The 1958 Ecuador–Colombia earthquake struck the coastal regions of Ecuador and Colombia on January 19 with a surface-wave magnitude of 7.6 at 9:07 local time. Approximately 30 percent of Esmeraldas (Ecuador) was destroyed, including the children's department of the hospital, where three children died. At least 111 persons died and 45 were injured as a result of the earthquake. Water mains were broken and power transmission lines were damaged. The Esmeraldas-Quito highway collapsed at many places. Many other roads of the country were made impassable by cracks and fallen trees. According to press reports, a landslide from the slopes of the Andes at Panado village buried a hundred people. The earthquake was destructive in the cities on the northern coast of the country and was strong from Latacunga to Quito, Ibarra and Tulcán. It was felt at Guayaquil.

==Tectonic setting==
Ecuador and Colombia lie above a convergent boundary where the Nazca plate is being subducted beneath the South American plate. The convergence rate is 55 mm per year and the subduction is significantly oblique to the boundary. This part of the plate boundary has been the location of a series of large historical earthquakes, including the =8.8 1906 Ecuador–Colombia earthquake, which ruptured 5-600 km of the plate interface. Since 1906 there have been three major earthquakes that together have re-ruptured this same segment, in 1942, 1958 and 1979.

==Damage==
In Colombia, Tumaco suffered most of all. Several old residences and a wooden home for railway workers collapsed. The large brick ovens used for drying pulp collapsed at the sawmills. The brick wall of the new church cracked. The walls of a number of other buildings cracked. The rafters of the roof of the tide gauge box set up at the end of the breakwater (on Del Morro Island) came out of their grooves, the roof collapsed and carried the instrument and the box with it into the water. Pile wooden homes rocked so strongly in a north–south direction, that 8 cm gaps appeared in the ground at the foundations. The corrugated roof of the lower shed was bent in by the collision of two adjacent sheds. The embankments connecting Tumaco Island with adjacent islands crumbled and cracked. Bottles, vases, dishes, cameras, typewriters, etc. fell and broke. Water splashed out of tubs. The telegraph link between Tumaco and La Espriella was out of commission for 24 hours because of fallen posts. A resident of the city was injured. Eyewitnesses between Tumaco and Esmeraldas found it difficult to remain standing. Water gushed out of cracks in the ground on Manglares Cape, and trees fell.

The earthquake was strong at Pasto, Ipiales, Imuesa, Tuquerres and Sapuyas; it lasted about 40 minutes, but did not cause material damage. At Cali and Pereira, the population was frightened. At Bogotá, the pendulums stopped on the clocks at the seismic station.

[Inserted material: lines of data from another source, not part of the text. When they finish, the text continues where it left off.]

### config.mk
export PLATFORM = sky130hd
export DESIGN_NAME = cfg_chain_top
export DESIGN_NICKNAME = d
export VERILOG_FILES = /design/src/rtl/cfg_chain_pkg.sv /design/src/rtl/cfg_chain_top.sv /design/src/rtl/config_node.sv /design/src/rtl/cfg_frame_sender.sv
export VERILOG_INCLUDE_DIRS = /design/src /design/src/include
export SDC_FILE = /design/constraint.sdc
export NUM_CORES = 1
export LEC_CHECK = 0
export BUFFER_PORTS_ARGS = -buffer_cell sky130_fd_sc_hd__buf_2
export CAP_MARGIN = 10
export CORE_MARGIN = 5
export CORE_UTILIZATION = 32
export CTS_BUF_LIST = sky130_fd_sc_hd__clkbuf_16
export CTS_CLUSTER_SIZE = 8
export DETAILED_ROUTE_END_ITERATION = 6
export PLACE_DENSITY = 0.58
export SLEW_MARGIN = 10
export SYNTH_ARGS = -nofsm -noshare
export SYNTH_HDL_FRONTEND = slang
export SYNTH_SLANG_ARGS = --single-unit
### constraint.sdc
create_clock -name clk_i -period 2.4 [get_ports clk_i]
set_input_delay 0.48 -clock clk_i [delete_from_list [all_inputs] [get_ports clk_i]]
set_output_delay 0.48 -clock clk_i [all_outputs]
set_load 0.05 [all_outputs]
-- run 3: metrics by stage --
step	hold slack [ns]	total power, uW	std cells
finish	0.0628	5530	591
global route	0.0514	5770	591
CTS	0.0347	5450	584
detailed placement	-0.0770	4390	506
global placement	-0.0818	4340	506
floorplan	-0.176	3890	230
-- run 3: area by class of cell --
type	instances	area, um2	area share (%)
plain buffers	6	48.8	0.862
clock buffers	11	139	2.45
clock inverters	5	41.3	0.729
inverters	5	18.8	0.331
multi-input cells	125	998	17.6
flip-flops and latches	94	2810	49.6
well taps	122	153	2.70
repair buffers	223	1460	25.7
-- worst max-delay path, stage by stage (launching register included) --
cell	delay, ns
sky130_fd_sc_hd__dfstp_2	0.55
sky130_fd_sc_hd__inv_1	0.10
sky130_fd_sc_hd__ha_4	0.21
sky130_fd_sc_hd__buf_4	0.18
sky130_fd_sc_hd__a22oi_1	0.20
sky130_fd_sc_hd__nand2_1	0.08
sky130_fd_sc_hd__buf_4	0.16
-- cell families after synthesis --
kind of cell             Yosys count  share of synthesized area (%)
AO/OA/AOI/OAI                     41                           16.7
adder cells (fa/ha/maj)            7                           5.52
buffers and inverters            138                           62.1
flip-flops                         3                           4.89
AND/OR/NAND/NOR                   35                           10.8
--- src/common/alu_defs.svh ---
`ifndef ALU_DEFS_SVH
`define ALU_DEFS_SVH

// Operand and result width
`define ALU_DATA_W 32

// Opcode field width in the command register
`define ALU_OP_W 5

// Word address width on the Wishbone side
// Covers OPA, OPB, CMD, STATUS and RESULT
`define WB_ADR_W 3

// Bits of the status word that carry flags
// Upper bits read back as zero
`define ALU_STAT_W 4

`endif
--- src/common/wb_regs_pkg.sv ---
`include "alu_defs.svh"

package wb_regs_pkg;

    // Word addresses of the register map
    typedef enum logic [`WB_ADR_W-1:0] {
        // Operands, read and write
        REG_OPA    = 3'd0,
        REG_OPB    = 3'd1,
        // Write starts an operation, read gives last opcode
        REG_CMD    = 3'd2,
        // Flags, read only
        REG_STATUS = 3'd3,
        // Last result, read only
        REG_RESULT = 3'd4
    } wb_reg_e;

    // Bit positions in the status word
    localparam int STAT_DONE    = 0;
    localparam int STAT_ILLEGAL = 1;
    localparam int STAT_ZERO    = 2;
    localparam int STAT_BUSY    = 3;

endpackage

--- src/common/alu_op_pkg.sv ---
`include "alu_defs.svh"

package alu_op_pkg;

    // Opcode numbers seen by the ALU
    // Logic codes keep the numbering of the older logic unit
    typedef enum logic [`ALU_OP_W-1:0] {
        // Arithmetic group
        OP_ADD  = 5'd0,
        OP_SUB  = 5'd1,
        // Signed compare
        OP_SLT  = 5'd2,
        // Unsigned compare
        OP_SLTU = 5'd3,
        // Logic group
        OP_XOR  = 5'd11,
        OP_OR   = 5'd14,
        OP_AND  = 5'd15
    } alu_op_e;

    // State of the single ALU stage
    // Busy while a result sits in the output register
    typedef enum logic {
        STAGE_IDLE = 1'b0,
        STAGE_BUSY = 1'b1
    } alu_stage_e;

endpackage
**config.mk**
```make
export PLATFORM = sky130hd
export DESIGN_NAME = uart2pwm
export DESIGN_NICKNAME = d
export VERILOG_FILES = /design/src/rtl/pwm_pkg.sv /design/src/rtl/uart_rx.sv /design/src/rtl/uart_tx.sv /design/src/rtl/pwm_cmd_decoder.sv /design/src/rtl/pwm_timebase.sv /design/src/rtl/pwm_channel.sv /design/src/rtl/uart2pwm.sv
export SDC_FILE = /design/constraint.sdc
export NUM_CORES = 1
export LEC_CHECK = 0
export BUFFER_PORTS_ARGS = -buffer_cell sky130_fd_sc_hd__buf_2
export CORE_MARGIN = 1.5
export CORE_UTILIZATION = 57
export CTS_BUF_LIST = sky130_fd_sc_hd__clkbuf_16
export DETAILED_ROUTE_END_ITERATION = 8
export PLACE_DENSITY = 0.78
export REMOVE_ABC_BUFFERS = 1
export SLEW_MARGIN = 20
export SYNTH_ARGS = -nofsm -noshare
export SYNTH_HDL_FRONTEND = slang
export SYNTH_SLANG_ARGS = --single-unit
```
**constraint.sdc**
```tcl
create_clock -name clk -period 2.28 [get_ports clk]
set_clock_uncertainty 0.2 [all_clocks]
set_input_delay 0.342 -clock clk [delete_from_list [all_inputs] [get_ports clk]]
set_output_delay 0.342 -clock clk [all_outputs]
set_load 0.005 [all_outputs]
```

Many recurrent shocks were felt at the epicentral zone; the two strongest occurred on January 19 at 9:45 and on February 1. According to geodesic data, the breakwater at Tumaco was shifted 1 cm along the vertical by the earthquake.

The earthquake gave rise to a tsunami. A launch almost sank at Esmeraldas; four customs officers died. The waves damaged Tumaco and Guayaquil.